Activity
If anything in the data looks odd, keep it anyway and write the whole listing out unchanged.

═══

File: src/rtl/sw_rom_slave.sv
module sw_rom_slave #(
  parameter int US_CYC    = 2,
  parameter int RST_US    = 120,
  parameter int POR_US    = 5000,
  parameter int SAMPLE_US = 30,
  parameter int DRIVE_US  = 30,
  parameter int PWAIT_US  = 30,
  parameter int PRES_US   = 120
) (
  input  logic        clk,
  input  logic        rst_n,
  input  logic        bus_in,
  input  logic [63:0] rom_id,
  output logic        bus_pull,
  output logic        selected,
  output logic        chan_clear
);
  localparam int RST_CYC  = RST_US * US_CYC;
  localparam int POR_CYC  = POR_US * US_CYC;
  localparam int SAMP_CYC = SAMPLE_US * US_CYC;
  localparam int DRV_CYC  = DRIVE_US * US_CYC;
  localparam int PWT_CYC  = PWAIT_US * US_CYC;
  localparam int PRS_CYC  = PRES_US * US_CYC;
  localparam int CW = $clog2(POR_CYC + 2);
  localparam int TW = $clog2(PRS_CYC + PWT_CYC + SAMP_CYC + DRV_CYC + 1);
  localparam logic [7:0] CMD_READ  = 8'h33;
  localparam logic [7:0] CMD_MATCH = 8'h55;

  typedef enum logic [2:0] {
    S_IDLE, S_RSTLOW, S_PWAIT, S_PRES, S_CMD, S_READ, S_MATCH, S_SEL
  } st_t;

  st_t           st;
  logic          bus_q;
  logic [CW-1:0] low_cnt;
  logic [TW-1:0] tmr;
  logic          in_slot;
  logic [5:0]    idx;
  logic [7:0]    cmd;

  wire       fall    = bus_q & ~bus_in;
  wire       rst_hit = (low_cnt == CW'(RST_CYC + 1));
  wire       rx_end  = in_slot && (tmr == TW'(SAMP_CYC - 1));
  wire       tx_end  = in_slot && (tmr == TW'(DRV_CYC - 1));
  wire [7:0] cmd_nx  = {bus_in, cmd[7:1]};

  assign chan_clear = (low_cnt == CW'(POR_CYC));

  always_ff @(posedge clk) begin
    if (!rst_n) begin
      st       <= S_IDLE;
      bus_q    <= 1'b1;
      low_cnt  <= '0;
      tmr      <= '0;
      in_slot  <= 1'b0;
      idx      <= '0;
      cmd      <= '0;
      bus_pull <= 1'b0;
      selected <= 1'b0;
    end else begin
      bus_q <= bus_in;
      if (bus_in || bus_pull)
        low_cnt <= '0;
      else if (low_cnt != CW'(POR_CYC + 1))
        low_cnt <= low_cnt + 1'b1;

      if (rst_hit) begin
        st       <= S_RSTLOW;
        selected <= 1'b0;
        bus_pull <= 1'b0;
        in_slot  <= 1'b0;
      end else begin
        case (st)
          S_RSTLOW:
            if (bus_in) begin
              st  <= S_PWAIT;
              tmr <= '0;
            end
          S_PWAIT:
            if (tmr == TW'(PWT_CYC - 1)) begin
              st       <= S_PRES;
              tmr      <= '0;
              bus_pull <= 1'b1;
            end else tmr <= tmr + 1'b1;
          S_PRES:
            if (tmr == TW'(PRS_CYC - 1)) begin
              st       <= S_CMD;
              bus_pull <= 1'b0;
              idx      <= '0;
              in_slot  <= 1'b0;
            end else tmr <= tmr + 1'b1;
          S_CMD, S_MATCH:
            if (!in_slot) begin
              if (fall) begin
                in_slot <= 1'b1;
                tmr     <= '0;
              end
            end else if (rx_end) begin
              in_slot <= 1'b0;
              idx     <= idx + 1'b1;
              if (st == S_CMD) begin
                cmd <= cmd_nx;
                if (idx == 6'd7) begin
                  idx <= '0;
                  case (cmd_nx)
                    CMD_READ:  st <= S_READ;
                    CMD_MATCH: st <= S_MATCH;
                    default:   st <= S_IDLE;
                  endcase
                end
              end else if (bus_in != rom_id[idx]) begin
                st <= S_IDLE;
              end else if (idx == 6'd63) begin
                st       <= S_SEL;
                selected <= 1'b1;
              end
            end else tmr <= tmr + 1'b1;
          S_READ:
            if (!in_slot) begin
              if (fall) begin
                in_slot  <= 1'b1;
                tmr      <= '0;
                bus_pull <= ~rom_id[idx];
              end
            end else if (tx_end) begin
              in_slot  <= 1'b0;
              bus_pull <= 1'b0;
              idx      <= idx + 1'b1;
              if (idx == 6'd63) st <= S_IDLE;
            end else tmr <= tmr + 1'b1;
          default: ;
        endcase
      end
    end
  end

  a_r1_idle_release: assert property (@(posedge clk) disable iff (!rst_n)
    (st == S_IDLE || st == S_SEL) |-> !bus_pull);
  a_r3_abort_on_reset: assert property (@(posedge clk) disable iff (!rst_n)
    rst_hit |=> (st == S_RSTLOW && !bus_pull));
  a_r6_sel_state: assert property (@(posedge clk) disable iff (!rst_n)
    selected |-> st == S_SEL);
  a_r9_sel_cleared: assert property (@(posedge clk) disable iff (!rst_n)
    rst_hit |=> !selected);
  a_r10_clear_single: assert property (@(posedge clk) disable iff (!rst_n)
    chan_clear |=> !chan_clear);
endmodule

═══

Completed task
File: src/rtl/sw_rom_slave.sv
module sw_rom_slave #(
  parameter int US_CYC    = 2,
  parameter int RST_US    = 120,
  parameter int POR_US    = 5000,
  parameter int SAMPLE_US = 30,
  parameter int DRIVE_US  = 30,
  parameter int PWAIT_US  = 30,
  parameter int PRES_US   = 120
) (
  input  logic        clk,
  input  logic        rst_n,
  input  logic        bus_in,
  input  logic [63:0] rom_id,
  output logic        bus_pull,
  output logic        selected,
  output logic        chan_clear
);
  localparam int RST_CYC  = RST_US * US_CYC;
  localparam int POR_CYC  = POR_US * US_CYC;
  localparam int SAMP_CYC = SAMPLE_US * US_CYC;
  localparam int DRV_CYC  = DRIVE_US * US_CYC;
  localparam int PWT_CYC  = PWAIT_US * US_CYC;
  localparam int PRS_CYC  = PRES_US * US_CYC;
  localparam int CW = $clog2(POR_CYC + 2);
  localparam int TW = $clog2(PRS_CYC + PWT_CYC + SAMP_CYC + DRV_CYC + 1);
  localparam logic [7:0] CMD_READ  = 8'h33;
  localparam logic [7:0] CMD_MATCH = 8'h55;

  typedef enum logic [2:0] {
    S_IDLE, S_RSTLOW, S_PWAIT, S_PRES, S_CMD, S_READ, S_MATCH, S_SEL
  } st_t;

  st_t           st;
  logic          bus_q;
  logic [CW-1:0] low_cnt;
  logic [TW-1:0] tmr;
  logic          in_slot;
  logic [5:0]    idx;
  logic [7:0]    cmd;

  wire       fall    = bus_q & ~bus_in;
  wire       rst_hit = (low_cnt == CW'(RST_CYC + 1));
  wire       rx_end  = in_slot && (tmr == TW'(SAMP_CYC - 1));
  wire       tx_end  = in_slot && (tmr == TW'(DRV_CYC - 1));
  wire [7:0] cmd_nx  = {bus_in, cmd[7:1]};

  assign chan_clear = (low_cnt == CW'(POR_CYC));

  always_ff @(posedge clk) begin
    if (!rst_n) begin
      st       <= S_IDLE;
      bus_q    <= 1'b1;
      low_cnt  <= '0;
      tmr      <= '0;
      in_slot  <= 1'b0;
      idx      <= '0;
      cmd      <= '0;
      bus_pull <= 1'b0;
      selected <= 1'b0;
    end else begin
      bus_q <= bus_in;
      if (bus_in || bus_pull)
        low_cnt <= '0;
      else if (low_cnt != CW'(POR_CYC + 1))
        low_cnt <= low_cnt + 1'b1;

      if (rst_hit) begin
        st       <= S_RSTLOW;
        selected <= 1'b0;
        bus_pull <= 1'b0;
        in_slot  <= 1'b0;
      end else begin
        case (st)
          S_RSTLOW:
            if (bus_in) begin
              st  <= S_PWAIT;
              tmr <= '0;
            end
          S_PWAIT:
            if (tmr == TW'(PWT_CYC - 1)) begin
              st       <= S_PRES;
              tmr      <= '0;
              bus_pull <= 1'b1;
            end else tmr <= tmr + 1'b1;
          S_PRES:
            if (tmr == TW'(PRS_CYC - 1)) begin
              st       <= S_CMD;
              bus_pull <= 1'b0;
              idx      <= '0;
              in_slot  <= 1'b0;
            end else tmr <= tmr + 1'b1;
          S_CMD, S_MATCH:
            if (!in_slot) begin
              if (fall) begin
                in_slot <= 1'b1;
                tmr     <= '0;
              end
            end else if (rx_end) begin
              in_slot <= 1'b0;
              idx     <= idx + 1'b1;
              if (st == S_CMD) begin
                cmd <= cmd_nx;
                if (idx == 6'd7) begin
                  idx <= '0;
                  case (cmd_nx)
                    CMD_READ:  st <= S_READ;
                    CMD_MATCH: st <= S_MATCH;
                    default:   st <= S_IDLE;
                  endcase
                end
              end else if (bus_in != rom_id[idx]) begin
                st <= S_IDLE;
              end else if (idx == 6'd63) begin
                st       <= S_SEL;
                selected <= 1'b1;
              end
            end else tmr <= tmr + 1'b1;
          S_READ:
            if (!in_slot) begin
              if (fall) begin
                in_slot  <= 1'b1;
                tmr      <= '0;
                bus_pull <= ~rom_id[idx];
              end
            end else if (tx_end) begin
              in_slot  <= 1'b0;
              bus_pull <= 1'b0;
              idx      <= idx + 1'b1;
              if (idx == 6'd63) st <= S_IDLE;
            end else tmr <= tmr + 1'b1;
          default: ;
        endcase
      end
    end
  end

  a_r1_idle_release: assert property (@(posedge clk) disable iff (!rst_n)
    (st == S_IDLE || st == S_SEL) |-> !bus_pull);
  a_r3_abort_on_reset: assert property (@(posedge clk) disable iff (!rst_n)
    rst_hit |=> (st == S_RSTLOW && !bus_pull));
  a_r6_sel_state: assert property (@(posedge clk) disable iff (!rst_n)
    selected |-> st == S_SEL);
  a_r9_sel_cleared: assert property (@(posedge clk) disable iff (!rst_n)
    rst_hit |=> !selected);
  a_r10_clear_single: assert property (@(posedge clk) disable iff (!rst_n)
    chan_clear |=> !chan_clear);
endmodule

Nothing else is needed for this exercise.